She
does the kind of work Americans “just won’t do,” like cleaning up Master
Crawford’s vomit. The Crawfords are most definitely one percenters—and writer-director
Michael Walker will never let us forget it in the dark morality play-borderline-thriller
The Maid’s Room (trailer here), which opens this
Friday in New York.
Drina
seems pretty, hard working, and illegal enough not to complain. That is good
enough for the Crawfords to hire her as the live-in maid at their Hamptons
house. They will only be there over the weekends, but their entitled son
Brandon will spend the entire summer there. Of course, he notices Drina, but he
is mostly too busy drinking like a fish to do anything horrifically
inappropriate. Unfortunately, one drunken mistake will kill his buzz and put
Drina in an increasingly awkward position.
Just
in case you did not get it, the Crawfords think the rules do not apply to them
because of their wealth, whereas the naïve Drina believes everyone is
accountable in the eyes of God and the law. Subtle Maid’s Room is not. Still, the first major dark turn is a bit of a
surprise, because the film seemed to be conditioning the audience to go in a
different direction.
Perhaps
Maid’s Room’s greatest inequity is
the disparity between characters. Frankly, Drina is sweet but boring. Granted,
Brandon Crawford, the sort of Raskolnikov, does not have much more going on
either. However, Mr. Crawford is a forceful, surprisingly complicated
character, who dominates the film in every sense.
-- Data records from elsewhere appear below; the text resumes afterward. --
===== src/rtl/mc_pkg.sv =====
// mc_pkg: shared types and encodings for the multi-cycle control sequencer.
//   state_t   - FSM states (FETCH, DECODE, EXEC, MEM, WB)
//   iclass_t  - decoded instruction class
//   OP_*/FN_* - opcode and R-type funct encodings
//   ALU_*, NPC_*, RD_* - alu_op, npc_sel and regdst codes driven to the datapath
`timescale 1ns/1ps
package mc_pkg;

  typedef enum logic [2:0] {
    ST_FETCH  = 3'd0,
    ST_DECODE = 3'd1,
    ST_EXEC   = 3'd2,
    ST_MEM    = 3'd3,
    ST_WB     = 3'd4
  } state_t;

  typedef enum logic [3:0] {
    CL_NOP     = 4'd0,
    CL_ADDU    = 4'd1,
    CL_SUBU    = 4'd2,
    CL_JR      = 4'd3,
    CL_ORI     = 4'd4,
    CL_LUI     = 4'd5,
    CL_LW      = 4'd6,
    CL_SW      = 4'd7,
    CL_BEQ     = 4'd8,
    CL_J       = 4'd9,
    CL_JAL     = 4'd10,
    CL_ILLEGAL = 4'd11
  } iclass_t;

  localparam logic [5:0] OP_RTYPE = 6'b000000;
  localparam logic [5:0] OP_ORI   = 6'b001101;
  localparam logic [5:0] OP_LUI   = 6'b001111;
  localparam logic [5:0] OP_LW    = 6'b100011;
  localparam logic [5:0] OP_SW    = 6'b101011;
  localparam logic [5:0] OP_BEQ   = 6'b000100;
  localparam logic [5:0] OP_J     = 6'b000010;
  localparam logic [5:0] OP_JAL   = 6'b000011;

  localparam logic [5:0] FN_NOP   = 6'b000000;
  localparam logic [5:0] FN_ADDU  = 6'b100001;
  localparam logic [5:0] FN_SUBU  = 6'b100011;
  localparam logic [5:0] FN_JR    = 6'b001000;

  localparam logic [1:0] ALU_ADD  = 2'd0;
  localparam logic [1:0] ALU_SUB  = 2'd1;
  localparam logic [1:0] ALU_OR   = 2'd2;
  localparam logic [1:0] ALU_LUI  = 2'd3;

  localparam logic [1:0] NPC_PC4  = 2'd0;
  localparam logic [1:0] NPC_BR   = 2'd1;
  localparam logic [1:0] NPC_JMP  = 2'd2;
  localparam logic [1:0] NPC_REG  = 2'd3;

  localparam logic [1:0] RD_RT    = 2'd0;
  localparam logic [1:0] RD_RD    = 2'd1;
  localparam logic [1:0] RD_RA    = 2'd2;

  // Classes whose path passes through EXEC after DECODE.
  function automatic logic needs_exec(input iclass_t c);
    case (c)
      CL_ADDU, CL_SUBU, CL_ORI, CL_LUI,
      CL_LW, CL_SW, CL_BEQ, CL_JR: needs_exec = 1'b1;
      default:                     needs_exec = 1'b0;
    endcase
  endfunction

endpackage


===== src/rtl/mc_decode.sv =====
// mc_decode: purely combinational instruction classifier.
//   opcode - IR[31:26]
//   funct  - IR[5:0], only meaningful for opcode 000000
//   iclass - decoded class; any unsupported encoding maps to CL_ILLEGAL
`timescale 1ns/1ps
module mc_decode
  import mc_pkg::*;
(
  input  logic [5:0] opcode,
  input  logic [5:0] funct,
  output iclass_t    iclass
);

  always_comb begin
    iclass = CL_ILLEGAL;
    case (opcode)
      OP_RTYPE: begin
        case (funct)
          FN_ADDU: iclass = CL_ADDU;
          FN_SUBU: iclass = CL_SUBU;
          FN_JR:   iclass = CL_JR;
          FN_NOP:  iclass = CL_NOP;
          default: iclass = CL_ILLEGAL;
        endcase
      end
      OP_ORI:  iclass = CL_ORI;
      OP_LUI:  iclass = CL_LUI;
      OP_LW:   iclass = CL_LW;
      OP_SW:   iclass = CL_SW;
      OP_BEQ:  iclass = CL_BEQ;
      OP_J:    iclass = CL_J;
      OP_JAL:  iclass = CL_JAL;
      default: iclass = CL_ILLEGAL;
    endcase
  end

endmodule


===== src/rtl/mc_controller.sv =====
// mc_controller: multi-cycle FETCH/DECODE/EXEC/MEM/WB sequencer for the
// MIPS-subset datapath, plus a retired-instruction counter.
//   clk, reset      - rising-edge clock, asynchronous active-low reset
//   opcode, funct   - IR fields, stable from end of FETCH to next FETCH
//   zero            - ALU equal flag, used by BEQ in EXEC
//   pc_we, ir_we, mem_we, reg_we - datapath write enables
//   memtoreg, jal, regdst        - register write data / address selects
//   alusrc, ext_sign, alu_op     - ALU operand and operation controls
//   npc_sel         - next-PC source
//   illegal         - one-cycle pulse in DECODE for unsupported encodings
//   instr_cnt       - count of instructions returned to FETCH (wraps)
`timescale 1ns/1ps
module mc_controller
  import mc_pkg::*;
#(
  parameter int CNT_W = 32
) (
  input  logic             clk,
  input  logic             reset,
  input  logic [5:0]       opcode,
  input  logic [5:0]       funct,
  input  logic             zero,
  output logic             pc_we,
  output logic             ir_we,
  output logic             mem_we,
  output logic             reg_we,
  output logic             memtoreg,
  output logic             jal,
  output logic [1:0]       regdst,
  output logic             alusrc,
  output logic             ext_sign,
  output logic [1:0]       alu_op,
  output logic [1:0]       npc_sel,
  output logic             illegal,
  output logic [CNT_W-1:0] instr_cnt
);

  state_t            state_reg, state_next;
  iclass_t           class_reg;
  iclass_t           dec_class;
  logic              active_reg;
  logic [CNT_W-1:0]  cnt_reg;
  logic              retire;

  mc_decode u_decode (
    .opcode (opcode),
    .funct  (funct),
    .iclass (dec_class)
  );

  // active_reg holds the sequencer idle for the first cycle after reset
  // release, so the first FETCH enables show up one cycle later and the
  // FETCH state is not consumed by that release edge.
  always_ff @(posedge clk or negedge reset) begin
    if (!reset) begin
      state_reg  <= ST_FETCH;
      class_reg  <= CL_NOP;
      active_reg <= 1'b0;
      cnt_reg    <= '0;
    end else begin
      active_reg <= 1'b1;
      state_reg  <= state_next;
      if (active_reg && state_reg == ST_DECODE)
        class_reg <= dec_class;
      if (retire)
        cnt_reg <= cnt_reg + CNT_W'(1);
    end
  end

  // Next state. DECODE branches on the live decode; later states use the
  // class captured at the end of DECODE.
  always_comb begin
    state_next = state_reg;
    if (active_reg) begin
      case (state_reg)
        ST_FETCH:  state_next = ST_DECODE;
        ST_DECODE: begin
          if (needs_exec(dec_class))
            state_next = ST_EXEC;
          else if (dec_class == CL_JAL)
            state_next = ST_WB;
          else
            state_next = ST_FETCH;
        end
        ST_EXEC: begin
          case (class_reg)
            CL_LW, CL_SW:  state_next = ST_MEM;
            CL_BEQ, CL_JR: state_next = ST_FETCH;
            default:       state_next = ST_WB;
          endcase
        end
        ST_MEM:  state_next = (class_reg == CL_LW) ? ST_WB : ST_FETCH;
        ST_WB:   state_next = ST_FETCH;
        default: state_next = ST_FETCH;
      endcase
    end
  end

  // An instruction retires whenever the FSM leaves a non-FETCH state for FETCH.
  assign retire    = active_reg && (state_reg != ST_FETCH) && (state_next == ST_FETCH);
  assign instr_cnt = cnt_reg;

  // Output decode. Gated by the reset pin itself so an asserted reset kills
  // every enable in the same cycle, before the async clear propagates.
  always_comb begin
    pc_we    = 1'b0;
    ir_we    = 1'b0;
    mem_we   = 1'b0;
    reg_we   = 1'b0;
    memtoreg = 1'b0;
    jal      = 1'b0;
    regdst   = RD_RT;
    alusrc   = 1'b0;
    ext_sign = 1'b0;
    alu_op   = ALU_ADD;
    npc_sel  = NPC_PC4;
    illegal  = 1'b0;
    if (reset && active_reg) begin
      case (state_reg)
        ST_FETCH: begin
          ir_we   = 1'b1;
          pc_we   = 1'b1;
          npc_sel = NPC_PC4;
        end
        ST_DECODE: begin
          if (dec_class == CL_J) begin
            pc_we   = 1'b1;
            npc_sel = NPC_JMP;
          end
          if (dec_class == CL_ILLEGAL)
            illegal = 1'b1;
        end
        ST_EXEC: begin
          case (class_reg)
            CL_ADDU: alu_op = ALU_ADD;
            CL_SUBU: alu_op = ALU_SUB;
            CL_ORI: begin
              alu_op   = ALU_OR;
              alusrc   = 1'b1;
              ext_sign = 1'b0;
            end
            CL_LUI: begin
              alu_op = ALU_LUI;
              alusrc = 1'b1;
            end
            CL_LW, CL_SW: begin
              alu_op   = ALU_ADD;
              alusrc   = 1'b1;
              ext_sign = 1'b1;
            end
            CL_BEQ: begin
              alu_op  = ALU_SUB;
              pc_we   = zero;
              npc_sel = NPC_BR;
            end
            CL_JR: begin
              pc_we   = 1'b1;
              npc_sel = NPC_REG;
            end
            default: ;
          endcase
        end
        ST_MEM: mem_we = (class_reg == CL_SW);
        ST_WB: begin
          reg_we = 1'b1;
          case (class_reg)
            CL_ADDU, CL_SUBU: regdst = RD_RD;
            CL_LW: begin
              regdst   = RD_RT;
              memtoreg = 1'b1;
            end
            CL_JAL: begin
              regdst  = RD_RA;
              jal     = 1'b1;
              pc_we   = 1'b1;
              npc_sel = NPC_JMP;
            end
            default: regdst = RD_RT;
          endcase
        end
        default: ;
      endcase
    end
  end

endmodule


===== config.mk =====
export PLATFORM = sky130hd
export DESIGN_NAME = mc_controller
export DESIGN_NICKNAME = d
export VERILOG_FILES = /design/src/rtl/mc_pkg.sv /design/src/rtl/mc_decode.sv /design/src/rtl/mc_controller.sv
export SDC_FILE = /design/constraint.sdc
export NUM_CORES = 1
export LEC_CHECK = 0
export BUFFER_PORTS_ARGS = -buffer_cell sky130_fd_sc_hd__buf_2
export CAP_MARGIN = 20
export CORE_MARGIN = 10
export CORE_UTILIZATION = 49
export DETAILED_ROUTE_END_ITERATION = 10
export GPL_TIMING_DRIVEN = 0
export HOLD_SLACK_MARGIN = 0.03
export PLACE_DENSITY = 0.77
export SETUP_SLACK_MARGIN = 0.1
export SLEW_MARGIN = 10
export SYNTH_ARGS = -nofsm -noshare
export SYNTH_HDL_FRONTEND = slang
export SYNTH_SLANG_ARGS = --single-unit

===== constraint.sdc =====
create_clock -name clk -period 2.4 [get_ports clk]
set_clock_uncertainty 0.2 [all_clocks]
set_input_delay 0 -clock clk [delete_from_list [all_inputs] [get_ports clk]]
set_output_delay 0 -clock clk [all_outputs]
set_load 0.1 [all_outputs]

* Word-level counts from Yosys, hierarchy flattened *
Memories as Yosys holds them, arrays and structs flattened.
Index checks and enable logic that the tools add are counted.

word-level totals
  bits in registers = 40
  memory bits (read-only) = 16
  input port bits = 15
  output and inout port bits = 47
  logic and storage cells = 92
  memories kept = 1

cells by class
  add/sub/neg operators = 1
  equal/unequal tests = 26
  mux-type cells = 46
  reduce and logical (&&, ||, !) cells = 14

memories
  name              depth  bits a word  rd ports  clocked after memory_dff  wr ports  line          source
  (name not given)  16     1            1         0                         0         mc_pkg.sv:62  case (c)

operators with widths
  cell                                           number
  adder 32 x 1 -> 32 bit, second input constant  1
  one-hot mux 4 bit (8 select lines)             1
  two-way mux 1 bit                              25
  == test 6 bit, second input constant           4
  == test 4 bit, second input constant           5
  == test 6 x 4 -> 1 bit, second input constant  3
  == test 4 x 3 -> 1 bit, second input constant  4
  one-hot mux 4 bit (4 select lines)             1
  two-way mux 2 bit                              7
  == test 6 x 2 -> 1 bit, second input constant  2
  zero test 6 bit                                2
  two-way mux 3 bit                              4
  one-hot mux 2 bit (3 select lines)             2
  one-hot mux 3 bit (4 select lines)             1
  == test 4 x 2 -> 1 bit, second input constant  2
  one-hot mux 2 bit (2 select lines)             2
  OR reduction 2 bit                             4
  == test 3 x 2 -> 1 bit, second input constant  2
  == test 6 x 3 -> 1 bit, second input constant  1
  zero test 3 bit                                2
  one-hot mux 3 bit (2 select lines)             1
  == test 4 x 1 -> 1 bit, second input constant  1
  logical AND 1 bit                              4
  one-hot mux 1 bit (4 select lines)             1
  5 further kinds                                5

* Longest topological paths before layout *
Gate-level depths: netlist of run 1.
An unclocked memory read counts as a cell.

  word-level depth = 11
  depth in mapped cells = 10
  depth with buffers taken out = 7

* Hierarchy *
From an unflattened synthesis of run 1, not the netlist that was laid out.

unflattened totals
  cell total of the unflattened synthesis = 262
  area total of the unflattened synthesis = 2700.1 sq um

by module, submodules not included
  module         times used  cells each  area each (sq um)  seq. area each (sq um)
  mc_controller  1           239         2537.4             1001.0
  mc_decode      1           23          162.7              0.0

* Worst setup path after synthesis of run 1 *
Ideal clock, no wire load.

  kind = flip-flop to output port
  start point = register state_reg[0]
  end point = output port illegal
  arrival time = 4155 ps
  data required time = 2200 ps
  slack = -1955 ps
  cell stages (with the launch flop) = 6
  path buffers = 1
  cell sequence = dfrtp_1 clkbuf_1 and3_1 and2_1 nand2_1 nor4b_1

between the ends
  cells in the longest elaborated chain, start to end = 3

ends and longest elaborated chain
  element                 line                  source
  from (decl)             mc_controller.sv:38   state_t state_reg, state_next;
  from (signal assigned)  mc_controller.sv:62   state_reg <= state_next;
  == test 3 x 1 -> 1 bit  mc_controller.sv:119  case (state_reg)
  two-way mux 1 bit       mc_controller.sv:119
  two-way mux 1 bit       mc_controller.sv:118  if (reset && active_reg) begin
  to (decl)               mc_controller.sv:34   output logic illegal,

Every way passes these cells.

* Worst setup path in the final report of run 1 *
  start point = register state_reg[1]
  end point = register cnt_reg[1] (netlist: instr_cnt[1])

between the ends
  cells in the longest elaborated chain, start to end = 5
  elaborated cells on any way between the ends = 10
  classes of those cells = eq/ne: 3; mux: 2; reduce/logical: 5

ends and longest elaborated chain
  element                                               line                  source
  == test 3 x 2 -> 1 bit, or another cell as far along  mc_controller.sv:75   case (state_reg)
  one-hot mux 3 bit (4 select lines)                    mc_controller.sv:75
  two-way mux 3 bit                                     mc_controller.sv:74   if (active_reg) begin
  zero test 3 bit                                       mc_controller.sv:100  assign retire = active_reg && (state_reg != ST_FETCH) && (state_next == ST_FETCH);
  logical AND 1 bit (*)                                 mc_controller.sv:100
  to (signal assigned)                                  mc_controller.sv:66   cnt_reg <= cnt_reg + CNT_W'(1);
  to (decl)                                             mc_controller.sv:42   logic [CNT_W-1:0] cnt_reg;

Mark *: on every way between the ends. The rest lies on a longest branch, timed or not.
A chain may end at the register's enable or synchronous reset.

==> results.sh, run 1 <==
export IMPL_outcome="finished, violations left"
export IMPL_violations="negative setup slack"
export IMPL_drc=0
export IMPL_syn_area_mm2=0.00260
export IMPL_largest_reg_flops=32
export IMPL_fin_ws_ns=-0.0260
export IMPL_cts_root_buf="clkbuf_8"
export IMPL_setup_viol=1
export IMPL_wl_per_cell_um=17.1
export IMPL_clock_sinks=40
export IMPL_numPortBuffers=61
export IMPL_ys_async_sr_fraction_pct=100
export IMPL_use_met3_pct=3.79
export IMPL_slowest_delay_ns=0.43
export IMPL_regArea_mm2=0.00104
export IMPL_synth_cell_types=55
export IMPL_fin_nets=394
export IMPL_maxCapViolCount=0
export IMPL_pre_cts_ws_ns=-0.253
export IMPL_finalHoldViolCount=0
export IMPL_pwr_density_cell_mw_per_mm2=742
export IMPL_cts_htree_levels=2
export IMPL_grtUsageTotal_pct=15.8
export IMPL_grt_busiest_layer="met2"
export IMPL_relSlewSlack_pct=66.5
export IMPL_vdd_drop_max_mv=1.04
export IMPL_drtIter0Drc=153
export IMPL_holdWs_ns=0.108
export IMPL_cp_data_required_time_ns=2.38
export IMPL_grt_start_max_net_pins=41
export IMPL_cts_buffer_depth=2
export IMPL_crit_family="simple AND/OR/NAND/NOR gates"
export IMPL_syn_avg_cell_area_um2=9.26
export IMPL_synth_edff_count=0
export IMPL_clock_latency_ns=0.29
export IMPL_rsz0062_at_grt="true"
export IMPL_num_rows=26
export IMPL_cts_clk_slew_worst_paths_ns=0.07
export IMPL_arrival_ns=2.40
export IMPL_synthesis_nets=297
export IMPL_tritoncts="built"
export IMPL_die_area_mm2=0.00862
export IMPL_initial_utilization_pct=50.6
export IMPL_synth_area_leaders="dfrtp_1, xnor2_1, and3_1"
export IMPL_drive_gt1_share_pct=51.2
export IMPL_core_area_mm2=0.00514
export IMPL_synthFlopType="dfrtp_1"
export IMPL_first_pass_iters=4
export IMPL_fmax_ghz=0.412
export IMPL_end_kind="register"
export IMPL_syn_to_final_growth_pct=46.2
export IMPL_leakage_nw=1.67
export IMPL_grt_pass1_vias=2369
export IMPL_via_count=2546
export IMPL_startpoint_type="register"
export IMPL_cts_buffers_inserted=5
export IMPL_antenna_cells=0
export IMPL_path_buf_inv=2
export IMPL_syn_inst=281
export IMPL_use_met1_pct=20.7
export IMPL_multiInputGateArea_mm2=0.00178
export IMPL_synth_top_area_share_pct=38.5
export IMPL_period_needed_ns=2.43
export IMPL_worst_slew_pin_slew_ns=0.499
export IMPL_fillers=346
export IMPL_ys_seq_elements=40
export IMPL_yosysSeqAreaShare_pct=38.5
export IMPL_hold_class="in2async"
export IMPL_io_pins=62
export IMPL_antenna_found_initial=0
export IMPL_synth_top_cell_by_area="dfrtp_1"
export IMPL_gr_total_overflow=0
export IMPL_period_share_pct=101
export IMPL_crit_chain="buf_6, nand2_1, or3_4, or2_4, a22oi_2, o31ai_4, buf_6, nand3_4, mux2_4"
export IMPL_cpMaxStageDelayCell="dfrtp_2"
export IMPL_gp_congestion=0.822
export IMPL_dp_hpwl_um=4860
export IMPL_viasPerCell=5.67
export IMPL_drv_slew=0
export IMPL_die_width_um=92.9
export IMPL_antenna_left=0
export IMPL_crit_top_cell="buf_6"
export IMPL_cp_max_fo=5
export IMPL_yosys_warnings=0
export IMPL_wl_um=7700
export IMPL_critPathKind="reg2reg"
export IMPL_die_y_um=92.9
export IMPL_grt_first_pass_wirelength_um=11400
export IMPL_globalRouteMet2Util_pct=25.1
==> synthesized netlist by cell type (3+ instances only) <==
| cell | number |
|---|---|
| nand3_1 | 8 |
| dfrtp_1 | 40 |
| and2_1 | 3 |
| o21ai_0 | 11 |
| inv_1 | 6 |
| and3_1 | 25 |
| xnor2_1 | 32 |
| nor3_1 | 13 |
| clkbuf_1 | 10 |
| nor4_1 | 4 |
| nand2_1 | 23 |
| a21oi_1 | 6 |
| nand4_1 | 16 |
| nor2_1 | 16 |
| or3_1 | 3 |
| nand3_2 | 10 |
| nand2b_1 | 5 |
==> area by class of cell <==
type	count	area share, %
buffer	15	4.11
inverter	6	0.592
clock inverter	1	0.132
timing repair buffer	91	16.7
sequential	40	27.3
multi-input combinational	219	46.8
clock buffer	7	2.01
tap	70	2.30
==> worst register-to-register path: cells and delay by family (launching register included) <==
| family | cells | cell delay [ns] |
|---|---|---|
| flops | 1 | 0.43 |
| mux | 1 | 0.29 |
| buf+inv | 2 | 0.28 |
| compound gates | 2 | 0.33 |
| simple gates | 4 | 0.78 |
==> through the flow <==
step	cell area (um^2)	std cells	util (%)	TNS, ns	power, mW
global placement	3180	412	61.8	-4.57	1.98
floorplan	2790	281	-	-0.764	1.78
finish	3800	449	74.0	-0.0260	2.82
global route	3800	449	74.0	-0.967	2.96
CTS	3460	429	67.3	0	2.58
detailed placement	3180	412	61.8	-5.88	2.01
==> path summary, 6_finish.rpt <==
kind,endpoint,slack [ns],startpoint,depth (start not counted)
max in group asynchronous,active_reg$_DFF_PN0_,1.68,reset,3
setup / recovery,instr_cnt[1]$_DFFE_PN0P_,-0.03,state_reg[1]$_DFF_PN0_,9
hold / removal,instr_cnt[23]$_DFFE_PN0P_,0.11,reset,3
min in group clk,class_reg[1]$_DFFE_PN0P_,0.18,funct[4],5
setup reg to reg,instr_cnt[1]$_DFFE_PN0P_,-0.03,state_reg[1]$_DFF_PN0_,9
hold reg to reg,instr_cnt[20]$_DFFE_PN0P_,0.27,instr_cnt[20]$_DFFE_PN0P_,1
==> cells in the final DEF, fill, tap and decap left out, types with 8 or more instances in the layout <==
| master | count |
|---|---|
| dfrtp_1 | 16 |
| clkbuf_4 | 9 |
| buf_6 | 10 |
| nand3_2 | 14 |
| and3_1 | 21 |
| buf_2 | 48 |
| dfrtp_2 | 21 |
| nand4_1 | 16 |
| xnor2_1 | 31 |
| nand2_1 | 23 |
| o21ai_0 | 8 |
| buf_4 | 26 |
| nor2_1 | 14 |
==> logic make-up (layout without fill, tap and decap cells) <==
family                   count (synthesis)  after routing  synth area share, %
buffers and inverters                   22            120                 4.47
other                                    1              1                0.144
adder cells (fa/ha/maj)                  1              1                0.481
AO/OA/AOI/OAI                           37             37                 11.3
XOR/XNOR                                33             33                 11.1
multiplexers                             3              3                 1.25
flip-flops                              40             40                 38.5
AND/OR/NAND/NOR                        144            144                 32.8
==> timing repair <==
item	4_1_cts	5_1_grt
hold buffers	3	0
gates resized for setup	37	51
cloned	1	2
buffers inserted	6	18
endpoints found under the hold margin	41	0
pin swaps	6	27
setup endpoints to repair	45	45
==> per-layer routing <==
layer  part of all wire, %  vias up
li1                      -     1209
met1                    43     1255
met5                     0        -
met3                   5.7        5
met2                    51       77
met4                  0.69        0
==> power breakdown <==
part / switching [mW] / internal, mW
registers: 0.0904 / 0.763
clock network: 0.227 / 0.204
logic: 0.968 / 0.571
(Power assumes the default switching activity.)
Even with the deck completely
stacked against him, Bill Camp elevates his performance to classically tragic
dimensions.
In
contrast, Paula Garcés is unflaggingly earnest as Drina, but mostly she just
bites her lip and furrows her brow as she wrestles with her employer’s moral
bankruptcy. Annabella Sciorra is also fairly potent as Mrs. Crawford, but the
uptight mom routine feels pretty familiar by now.
The
Crawford home certainly looks exclusive, but some of the film’s details are a
little ridiculous, like the Erin
Brockovich movie poster Drina hangs in her titular quarters. Seriously, a
Colombian immigrant in her early twenties would choose the 2000 Soderbergh film
to brighten her walls? It is almost laughable when Walker uses it as a device
to strengthen her resolve, as if asking WWEBD, what would Erin Brockovich do?
There
are several nicely staged sequences in the second act that demonstrate how one mistake
inevitably begets another. Unfortunately, the film is overly-preoccupied with
its intended take-aways at the expense of narrative. As a result, the promising
moments are smothered by its class consciousness. A misfire despite Camp’s
highlight reel work, The Maid’s House opens
this Friday (8/8) in New York at the Cinema Village.